[Data excerpts]
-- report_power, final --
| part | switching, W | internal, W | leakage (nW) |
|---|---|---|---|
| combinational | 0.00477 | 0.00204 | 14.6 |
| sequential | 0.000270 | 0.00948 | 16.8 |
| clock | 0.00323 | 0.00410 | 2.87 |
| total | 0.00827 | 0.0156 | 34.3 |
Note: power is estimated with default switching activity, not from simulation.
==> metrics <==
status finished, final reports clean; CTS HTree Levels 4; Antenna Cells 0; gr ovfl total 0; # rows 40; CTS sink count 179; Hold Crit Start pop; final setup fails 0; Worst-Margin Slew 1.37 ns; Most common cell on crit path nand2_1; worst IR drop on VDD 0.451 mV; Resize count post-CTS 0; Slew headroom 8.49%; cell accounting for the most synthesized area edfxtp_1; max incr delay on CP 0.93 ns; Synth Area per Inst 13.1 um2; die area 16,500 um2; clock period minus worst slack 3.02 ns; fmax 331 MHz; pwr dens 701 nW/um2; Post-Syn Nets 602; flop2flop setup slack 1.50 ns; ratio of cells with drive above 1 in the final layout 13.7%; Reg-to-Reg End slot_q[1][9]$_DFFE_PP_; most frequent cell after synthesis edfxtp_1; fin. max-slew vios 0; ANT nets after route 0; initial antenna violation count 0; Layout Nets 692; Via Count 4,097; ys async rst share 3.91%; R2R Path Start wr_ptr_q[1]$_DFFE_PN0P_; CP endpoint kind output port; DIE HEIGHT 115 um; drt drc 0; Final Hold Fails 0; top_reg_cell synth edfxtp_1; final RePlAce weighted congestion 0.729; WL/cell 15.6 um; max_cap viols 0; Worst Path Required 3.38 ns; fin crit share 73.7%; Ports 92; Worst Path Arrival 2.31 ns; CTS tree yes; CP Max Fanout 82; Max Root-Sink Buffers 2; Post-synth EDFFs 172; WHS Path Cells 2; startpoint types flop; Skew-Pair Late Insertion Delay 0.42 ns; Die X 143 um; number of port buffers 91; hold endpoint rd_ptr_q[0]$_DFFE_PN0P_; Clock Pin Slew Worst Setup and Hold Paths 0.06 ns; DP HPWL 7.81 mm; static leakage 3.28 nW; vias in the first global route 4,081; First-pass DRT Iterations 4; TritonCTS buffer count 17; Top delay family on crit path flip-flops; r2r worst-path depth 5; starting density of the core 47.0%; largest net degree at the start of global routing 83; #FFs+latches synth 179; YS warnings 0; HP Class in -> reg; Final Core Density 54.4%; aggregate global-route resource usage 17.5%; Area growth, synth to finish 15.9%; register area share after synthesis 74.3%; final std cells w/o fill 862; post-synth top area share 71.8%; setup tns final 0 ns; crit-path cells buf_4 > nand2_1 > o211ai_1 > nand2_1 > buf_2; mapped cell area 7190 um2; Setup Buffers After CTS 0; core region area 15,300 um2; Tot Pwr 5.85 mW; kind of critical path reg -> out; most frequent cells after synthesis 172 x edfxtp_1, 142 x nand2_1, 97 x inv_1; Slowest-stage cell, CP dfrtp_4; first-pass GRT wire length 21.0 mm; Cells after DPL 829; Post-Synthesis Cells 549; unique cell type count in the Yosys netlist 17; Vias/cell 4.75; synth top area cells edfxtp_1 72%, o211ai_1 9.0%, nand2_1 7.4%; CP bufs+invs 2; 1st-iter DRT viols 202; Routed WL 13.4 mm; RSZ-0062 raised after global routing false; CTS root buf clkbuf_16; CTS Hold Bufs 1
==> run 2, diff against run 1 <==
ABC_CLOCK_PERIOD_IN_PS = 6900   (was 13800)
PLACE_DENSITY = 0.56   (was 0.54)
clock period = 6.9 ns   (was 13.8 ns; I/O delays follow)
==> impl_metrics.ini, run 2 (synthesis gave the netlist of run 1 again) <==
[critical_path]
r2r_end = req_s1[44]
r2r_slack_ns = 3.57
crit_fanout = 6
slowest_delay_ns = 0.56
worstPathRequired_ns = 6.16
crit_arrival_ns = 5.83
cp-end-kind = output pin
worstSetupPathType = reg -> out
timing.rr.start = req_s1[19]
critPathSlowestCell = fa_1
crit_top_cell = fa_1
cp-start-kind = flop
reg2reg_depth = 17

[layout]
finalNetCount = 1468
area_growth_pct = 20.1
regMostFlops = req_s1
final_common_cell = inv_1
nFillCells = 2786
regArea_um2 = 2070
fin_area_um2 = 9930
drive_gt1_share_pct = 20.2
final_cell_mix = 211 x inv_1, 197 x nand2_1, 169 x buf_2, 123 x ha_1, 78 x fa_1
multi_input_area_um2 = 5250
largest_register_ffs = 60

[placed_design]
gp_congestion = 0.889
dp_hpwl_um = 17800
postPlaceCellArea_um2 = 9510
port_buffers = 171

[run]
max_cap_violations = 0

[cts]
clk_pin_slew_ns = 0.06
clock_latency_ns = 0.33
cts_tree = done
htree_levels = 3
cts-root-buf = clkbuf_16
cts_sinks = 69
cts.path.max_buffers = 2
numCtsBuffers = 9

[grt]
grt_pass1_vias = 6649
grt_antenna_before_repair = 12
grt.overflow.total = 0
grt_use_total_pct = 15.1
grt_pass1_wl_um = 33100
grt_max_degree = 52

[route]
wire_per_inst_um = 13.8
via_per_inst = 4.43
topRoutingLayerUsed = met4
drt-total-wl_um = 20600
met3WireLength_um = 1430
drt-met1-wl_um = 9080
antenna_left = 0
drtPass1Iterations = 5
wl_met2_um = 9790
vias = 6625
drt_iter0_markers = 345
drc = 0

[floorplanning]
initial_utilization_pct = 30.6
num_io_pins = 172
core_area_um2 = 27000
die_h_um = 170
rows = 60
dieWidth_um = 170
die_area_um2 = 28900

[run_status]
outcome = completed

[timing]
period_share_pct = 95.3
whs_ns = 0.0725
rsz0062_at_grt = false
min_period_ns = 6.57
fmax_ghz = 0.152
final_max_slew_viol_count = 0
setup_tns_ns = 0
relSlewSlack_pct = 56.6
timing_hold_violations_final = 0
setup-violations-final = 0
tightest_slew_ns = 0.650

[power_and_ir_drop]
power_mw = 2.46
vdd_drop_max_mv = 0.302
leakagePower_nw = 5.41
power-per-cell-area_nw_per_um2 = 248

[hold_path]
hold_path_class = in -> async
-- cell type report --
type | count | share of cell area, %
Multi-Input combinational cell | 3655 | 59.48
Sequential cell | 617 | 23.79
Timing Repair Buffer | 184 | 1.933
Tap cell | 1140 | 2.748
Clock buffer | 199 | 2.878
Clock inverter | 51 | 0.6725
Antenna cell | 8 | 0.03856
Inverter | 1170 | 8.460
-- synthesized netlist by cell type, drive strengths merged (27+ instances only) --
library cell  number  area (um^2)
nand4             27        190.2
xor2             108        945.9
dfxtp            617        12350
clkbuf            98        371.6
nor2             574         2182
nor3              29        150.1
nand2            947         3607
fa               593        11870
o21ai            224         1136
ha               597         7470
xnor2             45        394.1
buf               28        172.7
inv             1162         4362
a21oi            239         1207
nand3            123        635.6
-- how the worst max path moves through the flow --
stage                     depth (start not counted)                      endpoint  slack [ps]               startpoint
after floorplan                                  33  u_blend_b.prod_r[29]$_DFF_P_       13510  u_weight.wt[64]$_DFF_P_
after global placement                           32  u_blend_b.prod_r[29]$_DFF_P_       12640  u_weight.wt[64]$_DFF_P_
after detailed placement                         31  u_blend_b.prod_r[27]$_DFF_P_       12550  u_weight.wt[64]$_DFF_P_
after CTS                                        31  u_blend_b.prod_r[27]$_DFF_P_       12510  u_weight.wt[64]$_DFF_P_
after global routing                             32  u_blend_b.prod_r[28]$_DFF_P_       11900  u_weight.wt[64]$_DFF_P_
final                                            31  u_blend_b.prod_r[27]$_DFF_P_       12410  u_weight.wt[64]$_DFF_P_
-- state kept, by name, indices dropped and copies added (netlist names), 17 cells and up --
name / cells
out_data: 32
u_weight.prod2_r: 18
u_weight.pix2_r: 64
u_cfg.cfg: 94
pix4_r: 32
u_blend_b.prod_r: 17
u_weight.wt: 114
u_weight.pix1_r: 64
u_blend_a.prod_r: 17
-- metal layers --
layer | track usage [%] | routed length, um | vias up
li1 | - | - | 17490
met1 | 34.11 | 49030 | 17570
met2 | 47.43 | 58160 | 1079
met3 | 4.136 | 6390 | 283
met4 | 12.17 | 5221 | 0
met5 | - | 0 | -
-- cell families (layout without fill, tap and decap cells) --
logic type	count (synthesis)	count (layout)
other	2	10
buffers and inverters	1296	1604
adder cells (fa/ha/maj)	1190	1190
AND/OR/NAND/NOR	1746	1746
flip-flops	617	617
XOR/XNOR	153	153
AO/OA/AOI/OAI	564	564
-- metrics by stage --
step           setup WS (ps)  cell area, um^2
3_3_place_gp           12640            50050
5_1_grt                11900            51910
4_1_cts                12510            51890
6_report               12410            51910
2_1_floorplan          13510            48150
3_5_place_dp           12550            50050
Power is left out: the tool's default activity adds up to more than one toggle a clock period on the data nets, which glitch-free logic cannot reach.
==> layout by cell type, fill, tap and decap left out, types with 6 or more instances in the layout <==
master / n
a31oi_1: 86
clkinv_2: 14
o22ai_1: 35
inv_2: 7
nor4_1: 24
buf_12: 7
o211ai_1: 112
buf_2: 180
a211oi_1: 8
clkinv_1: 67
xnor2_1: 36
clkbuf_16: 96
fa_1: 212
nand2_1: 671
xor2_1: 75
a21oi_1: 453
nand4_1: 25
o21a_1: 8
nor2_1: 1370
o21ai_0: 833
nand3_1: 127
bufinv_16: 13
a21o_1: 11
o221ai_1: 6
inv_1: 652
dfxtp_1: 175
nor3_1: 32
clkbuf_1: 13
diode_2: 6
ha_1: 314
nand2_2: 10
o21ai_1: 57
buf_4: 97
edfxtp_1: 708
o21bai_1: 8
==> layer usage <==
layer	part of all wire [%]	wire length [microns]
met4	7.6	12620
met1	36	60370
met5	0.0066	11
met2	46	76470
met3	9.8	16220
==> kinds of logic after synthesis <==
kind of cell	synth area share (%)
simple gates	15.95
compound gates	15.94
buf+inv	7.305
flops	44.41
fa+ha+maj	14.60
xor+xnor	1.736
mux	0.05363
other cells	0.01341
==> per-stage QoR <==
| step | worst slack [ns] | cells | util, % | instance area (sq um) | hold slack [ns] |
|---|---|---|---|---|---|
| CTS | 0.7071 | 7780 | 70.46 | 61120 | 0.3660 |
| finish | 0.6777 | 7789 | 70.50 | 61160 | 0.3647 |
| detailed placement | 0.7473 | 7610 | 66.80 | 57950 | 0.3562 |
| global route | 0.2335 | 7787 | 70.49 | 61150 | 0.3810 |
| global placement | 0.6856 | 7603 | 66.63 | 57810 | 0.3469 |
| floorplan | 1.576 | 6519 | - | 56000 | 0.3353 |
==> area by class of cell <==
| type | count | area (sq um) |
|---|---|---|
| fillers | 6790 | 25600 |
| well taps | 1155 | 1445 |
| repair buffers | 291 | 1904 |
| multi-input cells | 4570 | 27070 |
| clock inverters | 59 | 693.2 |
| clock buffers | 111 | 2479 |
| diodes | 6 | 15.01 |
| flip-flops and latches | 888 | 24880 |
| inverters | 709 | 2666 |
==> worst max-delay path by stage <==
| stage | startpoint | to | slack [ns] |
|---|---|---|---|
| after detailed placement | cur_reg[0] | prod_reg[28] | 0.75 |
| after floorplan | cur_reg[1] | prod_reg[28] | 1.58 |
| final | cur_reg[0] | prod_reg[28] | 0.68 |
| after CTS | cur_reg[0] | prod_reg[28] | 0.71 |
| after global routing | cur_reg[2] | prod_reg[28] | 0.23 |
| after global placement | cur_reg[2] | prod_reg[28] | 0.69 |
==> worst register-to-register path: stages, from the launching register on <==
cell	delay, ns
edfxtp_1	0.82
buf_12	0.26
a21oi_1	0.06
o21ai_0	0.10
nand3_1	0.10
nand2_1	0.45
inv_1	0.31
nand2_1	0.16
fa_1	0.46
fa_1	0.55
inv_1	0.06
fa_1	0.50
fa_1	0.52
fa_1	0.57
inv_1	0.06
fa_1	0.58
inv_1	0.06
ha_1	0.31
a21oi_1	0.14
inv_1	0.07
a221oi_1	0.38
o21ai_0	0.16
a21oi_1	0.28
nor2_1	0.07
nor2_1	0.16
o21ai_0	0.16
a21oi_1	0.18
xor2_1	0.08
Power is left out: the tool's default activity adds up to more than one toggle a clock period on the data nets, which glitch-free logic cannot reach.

## Your assignment:
Please filter the entries for the word "from" and copy the lines that have it.

## Problem solution:
Note: power is estimated with default switching activity, not from simulation.
==> worst register-to-register path: stages, from the launching register on <==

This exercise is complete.